• [What is required]
Find the line containing "clkdlybuf4s50,0,25" in the listing below. Repeat it exactly, along with each following line up to and including the one containing "Inverter | 3 | 0.005252".

• [Records shown]
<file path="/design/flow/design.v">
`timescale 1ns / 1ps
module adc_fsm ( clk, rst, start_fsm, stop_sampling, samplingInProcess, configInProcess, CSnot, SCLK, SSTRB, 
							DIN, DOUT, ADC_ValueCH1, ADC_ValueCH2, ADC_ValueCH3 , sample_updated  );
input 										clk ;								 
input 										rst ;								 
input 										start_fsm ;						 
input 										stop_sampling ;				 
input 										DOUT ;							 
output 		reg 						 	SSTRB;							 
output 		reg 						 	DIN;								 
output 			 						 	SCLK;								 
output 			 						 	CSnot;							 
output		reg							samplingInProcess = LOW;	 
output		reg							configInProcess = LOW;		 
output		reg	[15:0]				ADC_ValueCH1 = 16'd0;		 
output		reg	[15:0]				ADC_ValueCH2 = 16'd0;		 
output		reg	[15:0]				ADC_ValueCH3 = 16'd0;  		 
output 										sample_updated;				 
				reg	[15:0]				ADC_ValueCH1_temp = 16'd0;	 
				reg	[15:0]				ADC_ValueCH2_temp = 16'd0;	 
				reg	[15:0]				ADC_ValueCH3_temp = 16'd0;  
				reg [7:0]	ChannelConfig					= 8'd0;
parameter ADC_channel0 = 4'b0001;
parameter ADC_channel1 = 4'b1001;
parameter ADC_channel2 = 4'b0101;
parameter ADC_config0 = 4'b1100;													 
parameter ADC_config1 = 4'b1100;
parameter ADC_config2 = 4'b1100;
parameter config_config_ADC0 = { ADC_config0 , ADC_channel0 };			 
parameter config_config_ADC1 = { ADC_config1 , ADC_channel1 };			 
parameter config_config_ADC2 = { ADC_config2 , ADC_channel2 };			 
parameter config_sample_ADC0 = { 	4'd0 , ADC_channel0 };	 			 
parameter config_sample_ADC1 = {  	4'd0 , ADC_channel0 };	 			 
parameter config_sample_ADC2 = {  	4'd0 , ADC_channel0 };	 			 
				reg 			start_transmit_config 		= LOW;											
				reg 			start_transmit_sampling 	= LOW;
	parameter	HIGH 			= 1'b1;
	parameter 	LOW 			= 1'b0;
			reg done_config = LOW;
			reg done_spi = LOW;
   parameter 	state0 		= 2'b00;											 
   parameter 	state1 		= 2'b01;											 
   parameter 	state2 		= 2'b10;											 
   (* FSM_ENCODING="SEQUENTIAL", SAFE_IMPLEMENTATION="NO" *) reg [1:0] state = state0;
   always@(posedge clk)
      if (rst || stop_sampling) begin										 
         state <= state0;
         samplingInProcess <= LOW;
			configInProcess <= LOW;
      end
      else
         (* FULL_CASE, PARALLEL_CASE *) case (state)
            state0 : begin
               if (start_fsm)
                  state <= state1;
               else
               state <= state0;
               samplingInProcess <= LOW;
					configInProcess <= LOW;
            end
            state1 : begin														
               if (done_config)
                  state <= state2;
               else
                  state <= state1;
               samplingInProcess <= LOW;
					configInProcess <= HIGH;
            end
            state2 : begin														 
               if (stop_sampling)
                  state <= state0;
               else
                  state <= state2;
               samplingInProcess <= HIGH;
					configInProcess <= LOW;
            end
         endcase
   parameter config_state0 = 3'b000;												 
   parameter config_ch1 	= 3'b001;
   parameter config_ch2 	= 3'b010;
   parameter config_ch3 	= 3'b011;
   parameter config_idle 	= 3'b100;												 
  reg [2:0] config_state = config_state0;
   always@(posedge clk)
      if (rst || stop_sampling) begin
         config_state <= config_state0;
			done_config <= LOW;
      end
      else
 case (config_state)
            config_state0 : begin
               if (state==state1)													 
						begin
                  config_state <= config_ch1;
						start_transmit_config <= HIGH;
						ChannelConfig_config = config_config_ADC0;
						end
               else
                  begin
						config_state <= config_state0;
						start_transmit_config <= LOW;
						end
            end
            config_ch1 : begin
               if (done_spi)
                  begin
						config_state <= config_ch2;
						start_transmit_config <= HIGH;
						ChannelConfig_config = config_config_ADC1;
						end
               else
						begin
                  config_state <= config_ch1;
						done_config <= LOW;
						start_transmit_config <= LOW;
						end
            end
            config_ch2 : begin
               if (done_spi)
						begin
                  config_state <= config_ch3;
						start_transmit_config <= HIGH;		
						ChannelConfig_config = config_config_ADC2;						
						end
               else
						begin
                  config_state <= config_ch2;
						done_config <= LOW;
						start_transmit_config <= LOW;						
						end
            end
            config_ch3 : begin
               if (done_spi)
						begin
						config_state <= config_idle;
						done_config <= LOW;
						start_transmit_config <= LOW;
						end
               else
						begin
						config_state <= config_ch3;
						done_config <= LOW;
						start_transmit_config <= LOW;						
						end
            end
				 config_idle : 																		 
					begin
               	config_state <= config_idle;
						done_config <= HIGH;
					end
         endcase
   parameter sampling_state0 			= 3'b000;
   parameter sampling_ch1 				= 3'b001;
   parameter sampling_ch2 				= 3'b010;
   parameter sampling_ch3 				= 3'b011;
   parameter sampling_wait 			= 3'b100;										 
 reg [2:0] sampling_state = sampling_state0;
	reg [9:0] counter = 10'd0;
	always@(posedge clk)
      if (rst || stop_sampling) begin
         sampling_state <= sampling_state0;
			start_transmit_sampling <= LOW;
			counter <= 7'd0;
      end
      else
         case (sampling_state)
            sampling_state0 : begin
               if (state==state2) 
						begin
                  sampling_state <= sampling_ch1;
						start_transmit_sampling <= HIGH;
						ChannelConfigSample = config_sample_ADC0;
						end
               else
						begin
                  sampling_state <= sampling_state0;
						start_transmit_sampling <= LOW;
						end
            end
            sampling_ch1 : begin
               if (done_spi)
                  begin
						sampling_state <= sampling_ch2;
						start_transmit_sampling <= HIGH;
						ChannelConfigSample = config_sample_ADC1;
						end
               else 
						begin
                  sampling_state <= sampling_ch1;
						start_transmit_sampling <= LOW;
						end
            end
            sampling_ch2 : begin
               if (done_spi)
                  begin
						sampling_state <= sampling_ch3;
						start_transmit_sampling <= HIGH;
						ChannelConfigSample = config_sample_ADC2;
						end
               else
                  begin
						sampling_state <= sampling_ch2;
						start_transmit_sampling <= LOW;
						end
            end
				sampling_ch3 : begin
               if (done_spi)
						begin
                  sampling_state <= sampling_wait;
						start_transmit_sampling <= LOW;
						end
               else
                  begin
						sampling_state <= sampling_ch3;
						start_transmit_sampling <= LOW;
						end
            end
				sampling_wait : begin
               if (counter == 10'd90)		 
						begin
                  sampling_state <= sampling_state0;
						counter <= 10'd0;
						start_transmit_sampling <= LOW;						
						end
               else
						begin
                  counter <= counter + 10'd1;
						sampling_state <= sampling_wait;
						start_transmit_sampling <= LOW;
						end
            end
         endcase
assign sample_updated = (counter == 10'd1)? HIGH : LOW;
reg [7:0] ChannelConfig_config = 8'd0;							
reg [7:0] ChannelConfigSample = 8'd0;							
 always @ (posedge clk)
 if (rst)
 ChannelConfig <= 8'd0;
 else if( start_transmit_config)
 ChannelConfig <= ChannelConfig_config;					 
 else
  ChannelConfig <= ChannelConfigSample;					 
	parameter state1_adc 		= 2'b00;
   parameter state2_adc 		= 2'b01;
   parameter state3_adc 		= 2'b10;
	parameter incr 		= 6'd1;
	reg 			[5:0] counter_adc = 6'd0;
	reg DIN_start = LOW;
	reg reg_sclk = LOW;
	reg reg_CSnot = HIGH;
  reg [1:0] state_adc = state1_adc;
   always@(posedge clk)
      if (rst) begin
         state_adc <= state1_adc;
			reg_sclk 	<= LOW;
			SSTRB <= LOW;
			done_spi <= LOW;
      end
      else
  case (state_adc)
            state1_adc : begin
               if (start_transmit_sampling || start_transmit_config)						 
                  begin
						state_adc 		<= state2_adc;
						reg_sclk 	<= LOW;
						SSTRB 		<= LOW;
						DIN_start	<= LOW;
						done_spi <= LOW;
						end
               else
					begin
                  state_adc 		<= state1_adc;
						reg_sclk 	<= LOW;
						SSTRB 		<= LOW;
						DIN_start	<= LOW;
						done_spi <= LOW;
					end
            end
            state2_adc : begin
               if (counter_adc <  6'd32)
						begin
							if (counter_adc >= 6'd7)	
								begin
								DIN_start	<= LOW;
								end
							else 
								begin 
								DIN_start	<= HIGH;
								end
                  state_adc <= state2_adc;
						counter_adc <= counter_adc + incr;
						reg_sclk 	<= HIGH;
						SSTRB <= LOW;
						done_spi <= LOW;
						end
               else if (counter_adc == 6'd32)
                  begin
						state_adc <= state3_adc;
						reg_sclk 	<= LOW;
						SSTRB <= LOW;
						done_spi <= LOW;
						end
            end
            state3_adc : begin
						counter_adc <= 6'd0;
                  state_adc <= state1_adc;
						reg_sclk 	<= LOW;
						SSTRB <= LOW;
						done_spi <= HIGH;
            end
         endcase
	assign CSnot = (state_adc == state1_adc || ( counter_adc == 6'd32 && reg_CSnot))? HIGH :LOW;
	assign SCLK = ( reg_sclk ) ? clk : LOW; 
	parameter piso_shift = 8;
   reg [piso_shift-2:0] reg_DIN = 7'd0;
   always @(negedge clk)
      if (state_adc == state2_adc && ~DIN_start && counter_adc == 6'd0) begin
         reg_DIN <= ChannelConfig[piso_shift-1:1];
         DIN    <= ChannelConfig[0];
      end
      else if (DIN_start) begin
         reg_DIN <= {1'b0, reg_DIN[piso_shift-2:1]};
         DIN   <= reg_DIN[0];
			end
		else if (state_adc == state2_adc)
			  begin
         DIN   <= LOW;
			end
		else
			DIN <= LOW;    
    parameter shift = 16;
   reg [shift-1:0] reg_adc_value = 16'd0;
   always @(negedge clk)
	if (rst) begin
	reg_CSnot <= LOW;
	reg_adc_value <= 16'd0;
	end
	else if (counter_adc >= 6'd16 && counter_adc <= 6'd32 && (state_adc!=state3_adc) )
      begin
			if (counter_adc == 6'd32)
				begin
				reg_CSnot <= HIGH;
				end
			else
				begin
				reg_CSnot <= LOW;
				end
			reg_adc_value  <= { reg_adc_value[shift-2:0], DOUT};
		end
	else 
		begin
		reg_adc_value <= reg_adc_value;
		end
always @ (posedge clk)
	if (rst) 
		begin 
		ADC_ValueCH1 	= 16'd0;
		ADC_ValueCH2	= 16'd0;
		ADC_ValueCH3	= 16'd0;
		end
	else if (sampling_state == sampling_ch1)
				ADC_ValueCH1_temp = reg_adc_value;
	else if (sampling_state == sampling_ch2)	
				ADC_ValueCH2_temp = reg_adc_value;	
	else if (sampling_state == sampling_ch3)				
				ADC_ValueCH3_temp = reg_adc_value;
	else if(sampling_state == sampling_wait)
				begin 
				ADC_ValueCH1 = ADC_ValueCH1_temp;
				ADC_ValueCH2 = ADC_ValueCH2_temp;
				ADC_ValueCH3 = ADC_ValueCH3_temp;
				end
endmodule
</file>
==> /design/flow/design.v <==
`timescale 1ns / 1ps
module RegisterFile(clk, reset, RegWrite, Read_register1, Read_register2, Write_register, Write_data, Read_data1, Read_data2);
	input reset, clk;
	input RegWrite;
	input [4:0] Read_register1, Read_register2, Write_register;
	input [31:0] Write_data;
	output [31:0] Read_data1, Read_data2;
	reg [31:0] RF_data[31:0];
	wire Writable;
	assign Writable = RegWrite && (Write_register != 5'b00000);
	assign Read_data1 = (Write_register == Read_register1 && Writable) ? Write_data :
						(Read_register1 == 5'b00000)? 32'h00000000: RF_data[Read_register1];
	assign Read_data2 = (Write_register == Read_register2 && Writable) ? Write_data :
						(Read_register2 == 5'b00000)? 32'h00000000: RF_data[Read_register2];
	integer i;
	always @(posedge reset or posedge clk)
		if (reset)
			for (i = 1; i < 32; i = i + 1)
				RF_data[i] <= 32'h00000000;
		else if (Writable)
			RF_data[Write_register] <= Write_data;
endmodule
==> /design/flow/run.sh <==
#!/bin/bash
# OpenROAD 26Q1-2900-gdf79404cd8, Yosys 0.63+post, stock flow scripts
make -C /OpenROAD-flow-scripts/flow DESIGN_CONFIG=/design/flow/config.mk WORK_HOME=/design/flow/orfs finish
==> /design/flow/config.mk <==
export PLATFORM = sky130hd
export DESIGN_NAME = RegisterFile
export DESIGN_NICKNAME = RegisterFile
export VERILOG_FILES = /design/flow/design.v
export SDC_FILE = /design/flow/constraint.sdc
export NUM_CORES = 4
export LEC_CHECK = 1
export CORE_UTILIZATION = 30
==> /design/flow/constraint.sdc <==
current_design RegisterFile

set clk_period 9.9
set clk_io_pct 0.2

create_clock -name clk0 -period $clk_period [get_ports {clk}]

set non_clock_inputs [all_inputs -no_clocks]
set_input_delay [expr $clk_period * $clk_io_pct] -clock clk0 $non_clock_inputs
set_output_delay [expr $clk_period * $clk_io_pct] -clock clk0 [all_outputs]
==
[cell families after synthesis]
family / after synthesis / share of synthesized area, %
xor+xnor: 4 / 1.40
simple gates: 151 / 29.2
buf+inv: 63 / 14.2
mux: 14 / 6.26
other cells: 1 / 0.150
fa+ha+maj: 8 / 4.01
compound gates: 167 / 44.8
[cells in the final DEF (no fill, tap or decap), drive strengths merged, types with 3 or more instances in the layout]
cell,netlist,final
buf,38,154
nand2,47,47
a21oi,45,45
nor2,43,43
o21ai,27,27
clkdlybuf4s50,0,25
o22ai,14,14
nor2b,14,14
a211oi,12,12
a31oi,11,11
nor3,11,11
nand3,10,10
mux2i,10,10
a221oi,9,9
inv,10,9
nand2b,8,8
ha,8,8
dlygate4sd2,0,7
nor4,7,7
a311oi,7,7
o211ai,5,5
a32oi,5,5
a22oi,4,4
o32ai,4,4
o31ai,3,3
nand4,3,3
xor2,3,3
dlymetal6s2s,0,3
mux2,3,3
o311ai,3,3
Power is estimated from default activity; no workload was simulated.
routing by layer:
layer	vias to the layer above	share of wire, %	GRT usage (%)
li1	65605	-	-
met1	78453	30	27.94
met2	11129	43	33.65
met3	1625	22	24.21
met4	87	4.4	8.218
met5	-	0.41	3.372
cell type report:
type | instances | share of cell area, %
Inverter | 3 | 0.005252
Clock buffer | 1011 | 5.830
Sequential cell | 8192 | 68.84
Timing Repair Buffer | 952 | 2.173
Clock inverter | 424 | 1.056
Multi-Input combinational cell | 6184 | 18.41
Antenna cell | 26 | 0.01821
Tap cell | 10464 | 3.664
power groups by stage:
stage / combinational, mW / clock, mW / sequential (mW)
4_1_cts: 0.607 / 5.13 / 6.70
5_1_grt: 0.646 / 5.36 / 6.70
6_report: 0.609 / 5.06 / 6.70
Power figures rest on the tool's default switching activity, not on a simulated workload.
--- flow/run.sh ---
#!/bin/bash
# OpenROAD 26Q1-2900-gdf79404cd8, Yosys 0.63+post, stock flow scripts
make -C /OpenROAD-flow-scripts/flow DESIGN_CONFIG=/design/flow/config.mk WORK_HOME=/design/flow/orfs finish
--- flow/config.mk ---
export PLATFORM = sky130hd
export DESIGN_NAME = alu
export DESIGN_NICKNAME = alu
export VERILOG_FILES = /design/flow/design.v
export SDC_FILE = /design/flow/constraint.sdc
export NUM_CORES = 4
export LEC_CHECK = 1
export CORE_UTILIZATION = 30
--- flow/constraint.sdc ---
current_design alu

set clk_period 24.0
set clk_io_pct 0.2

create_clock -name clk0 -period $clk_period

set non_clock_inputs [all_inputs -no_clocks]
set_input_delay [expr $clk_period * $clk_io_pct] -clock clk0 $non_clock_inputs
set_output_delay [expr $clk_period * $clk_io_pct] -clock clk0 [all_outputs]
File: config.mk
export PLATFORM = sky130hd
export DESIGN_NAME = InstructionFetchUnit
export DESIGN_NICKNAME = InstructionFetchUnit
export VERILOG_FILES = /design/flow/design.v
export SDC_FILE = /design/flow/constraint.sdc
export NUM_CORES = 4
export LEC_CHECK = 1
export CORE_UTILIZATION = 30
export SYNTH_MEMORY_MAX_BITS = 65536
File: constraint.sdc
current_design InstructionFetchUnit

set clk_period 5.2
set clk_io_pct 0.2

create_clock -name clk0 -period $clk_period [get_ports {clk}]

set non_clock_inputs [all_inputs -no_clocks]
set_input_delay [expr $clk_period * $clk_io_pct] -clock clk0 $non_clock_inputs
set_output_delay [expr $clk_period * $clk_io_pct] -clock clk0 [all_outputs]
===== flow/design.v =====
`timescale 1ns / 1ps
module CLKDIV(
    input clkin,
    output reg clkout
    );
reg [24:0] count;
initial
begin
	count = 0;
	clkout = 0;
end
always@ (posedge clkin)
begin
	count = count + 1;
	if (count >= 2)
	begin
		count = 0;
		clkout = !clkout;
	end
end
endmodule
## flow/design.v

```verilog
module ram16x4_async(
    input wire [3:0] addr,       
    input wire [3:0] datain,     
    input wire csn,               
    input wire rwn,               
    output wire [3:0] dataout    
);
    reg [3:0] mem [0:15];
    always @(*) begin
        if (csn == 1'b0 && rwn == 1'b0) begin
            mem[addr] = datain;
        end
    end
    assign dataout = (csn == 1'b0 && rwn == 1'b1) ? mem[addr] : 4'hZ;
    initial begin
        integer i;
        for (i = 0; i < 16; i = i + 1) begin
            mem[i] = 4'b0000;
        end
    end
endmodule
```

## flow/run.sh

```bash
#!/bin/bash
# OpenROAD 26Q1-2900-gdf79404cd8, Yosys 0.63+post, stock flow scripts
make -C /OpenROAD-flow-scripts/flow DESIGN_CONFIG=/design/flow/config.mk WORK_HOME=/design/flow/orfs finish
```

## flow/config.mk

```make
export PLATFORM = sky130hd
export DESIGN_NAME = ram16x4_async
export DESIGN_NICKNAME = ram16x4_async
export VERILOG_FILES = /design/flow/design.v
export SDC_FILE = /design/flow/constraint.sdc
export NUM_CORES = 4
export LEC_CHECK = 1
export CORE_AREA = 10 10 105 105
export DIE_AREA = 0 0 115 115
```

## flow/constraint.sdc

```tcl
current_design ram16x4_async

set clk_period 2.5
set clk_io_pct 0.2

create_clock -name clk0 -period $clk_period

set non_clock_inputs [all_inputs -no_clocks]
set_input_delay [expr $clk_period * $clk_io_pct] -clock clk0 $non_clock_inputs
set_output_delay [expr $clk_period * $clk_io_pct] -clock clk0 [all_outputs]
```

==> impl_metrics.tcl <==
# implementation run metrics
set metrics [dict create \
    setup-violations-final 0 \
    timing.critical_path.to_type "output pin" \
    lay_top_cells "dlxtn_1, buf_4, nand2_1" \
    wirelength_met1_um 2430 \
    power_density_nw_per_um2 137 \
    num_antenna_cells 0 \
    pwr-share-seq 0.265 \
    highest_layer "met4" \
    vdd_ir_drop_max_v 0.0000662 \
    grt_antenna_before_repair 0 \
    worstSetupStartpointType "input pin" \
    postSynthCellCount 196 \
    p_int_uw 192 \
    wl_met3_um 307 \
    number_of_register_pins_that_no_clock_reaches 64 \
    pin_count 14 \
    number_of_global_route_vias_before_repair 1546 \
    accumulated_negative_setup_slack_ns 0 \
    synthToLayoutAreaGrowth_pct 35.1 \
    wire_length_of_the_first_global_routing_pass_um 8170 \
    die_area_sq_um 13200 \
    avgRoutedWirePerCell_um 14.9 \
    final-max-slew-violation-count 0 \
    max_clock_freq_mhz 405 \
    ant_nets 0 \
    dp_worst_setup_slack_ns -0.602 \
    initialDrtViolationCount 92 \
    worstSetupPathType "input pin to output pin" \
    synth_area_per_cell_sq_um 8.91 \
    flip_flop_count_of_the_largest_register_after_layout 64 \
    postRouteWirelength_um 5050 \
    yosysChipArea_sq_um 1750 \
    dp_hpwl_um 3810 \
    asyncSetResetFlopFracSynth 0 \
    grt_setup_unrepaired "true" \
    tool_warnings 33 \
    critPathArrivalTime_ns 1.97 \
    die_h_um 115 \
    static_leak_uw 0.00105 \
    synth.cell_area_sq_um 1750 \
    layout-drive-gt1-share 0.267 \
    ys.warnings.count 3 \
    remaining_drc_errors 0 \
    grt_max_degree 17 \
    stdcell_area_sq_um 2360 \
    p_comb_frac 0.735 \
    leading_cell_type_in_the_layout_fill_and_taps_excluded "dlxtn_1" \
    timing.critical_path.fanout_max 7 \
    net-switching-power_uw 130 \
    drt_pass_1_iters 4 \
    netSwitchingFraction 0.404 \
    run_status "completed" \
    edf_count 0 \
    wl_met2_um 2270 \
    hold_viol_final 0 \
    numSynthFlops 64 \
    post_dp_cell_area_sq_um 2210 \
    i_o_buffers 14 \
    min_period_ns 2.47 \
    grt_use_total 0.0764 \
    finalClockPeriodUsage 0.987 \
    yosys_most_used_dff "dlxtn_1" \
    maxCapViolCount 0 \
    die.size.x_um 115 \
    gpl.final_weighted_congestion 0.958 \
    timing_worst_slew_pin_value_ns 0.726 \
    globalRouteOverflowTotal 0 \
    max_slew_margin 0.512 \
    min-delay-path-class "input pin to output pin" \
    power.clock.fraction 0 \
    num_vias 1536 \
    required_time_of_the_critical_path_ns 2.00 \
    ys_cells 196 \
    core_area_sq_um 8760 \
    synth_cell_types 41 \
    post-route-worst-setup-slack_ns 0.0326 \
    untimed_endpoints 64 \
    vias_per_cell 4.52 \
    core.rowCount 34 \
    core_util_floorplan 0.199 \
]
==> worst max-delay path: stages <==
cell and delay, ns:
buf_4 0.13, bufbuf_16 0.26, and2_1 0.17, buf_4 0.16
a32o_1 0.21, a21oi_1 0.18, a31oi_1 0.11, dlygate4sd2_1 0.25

• [Task output]
clkdlybuf4s50,0,25
o22ai,14,14
nor2b,14,14
a211oi,12,12
a31oi,11,11
nor3,11,11
nand3,10,10
mux2i,10,10
a221oi,9,9
inv,10,9
nand2b,8,8
ha,8,8
dlygate4sd2,0,7
nor4,7,7
a311oi,7,7
o211ai,5,5
a32oi,5,5
a22oi,4,4
o32ai,4,4
o31ai,3,3
nand4,3,3
xor2,3,3
dlymetal6s2s,0,3
mux2,3,3
o311ai,3,3
Power is estimated from default activity; no workload was simulated.
routing by layer:
layer	vias to the layer above	share of wire, %	GRT usage (%)
li1	65605	-	-
met1	78453	30	27.94
met2	11129	43	33.65
met3	1625	22	24.21
met4	87	4.4	8.218
met5	-	0.41	3.372
cell type report:
type | instances | share of cell area, %
Inverter | 3 | 0.005252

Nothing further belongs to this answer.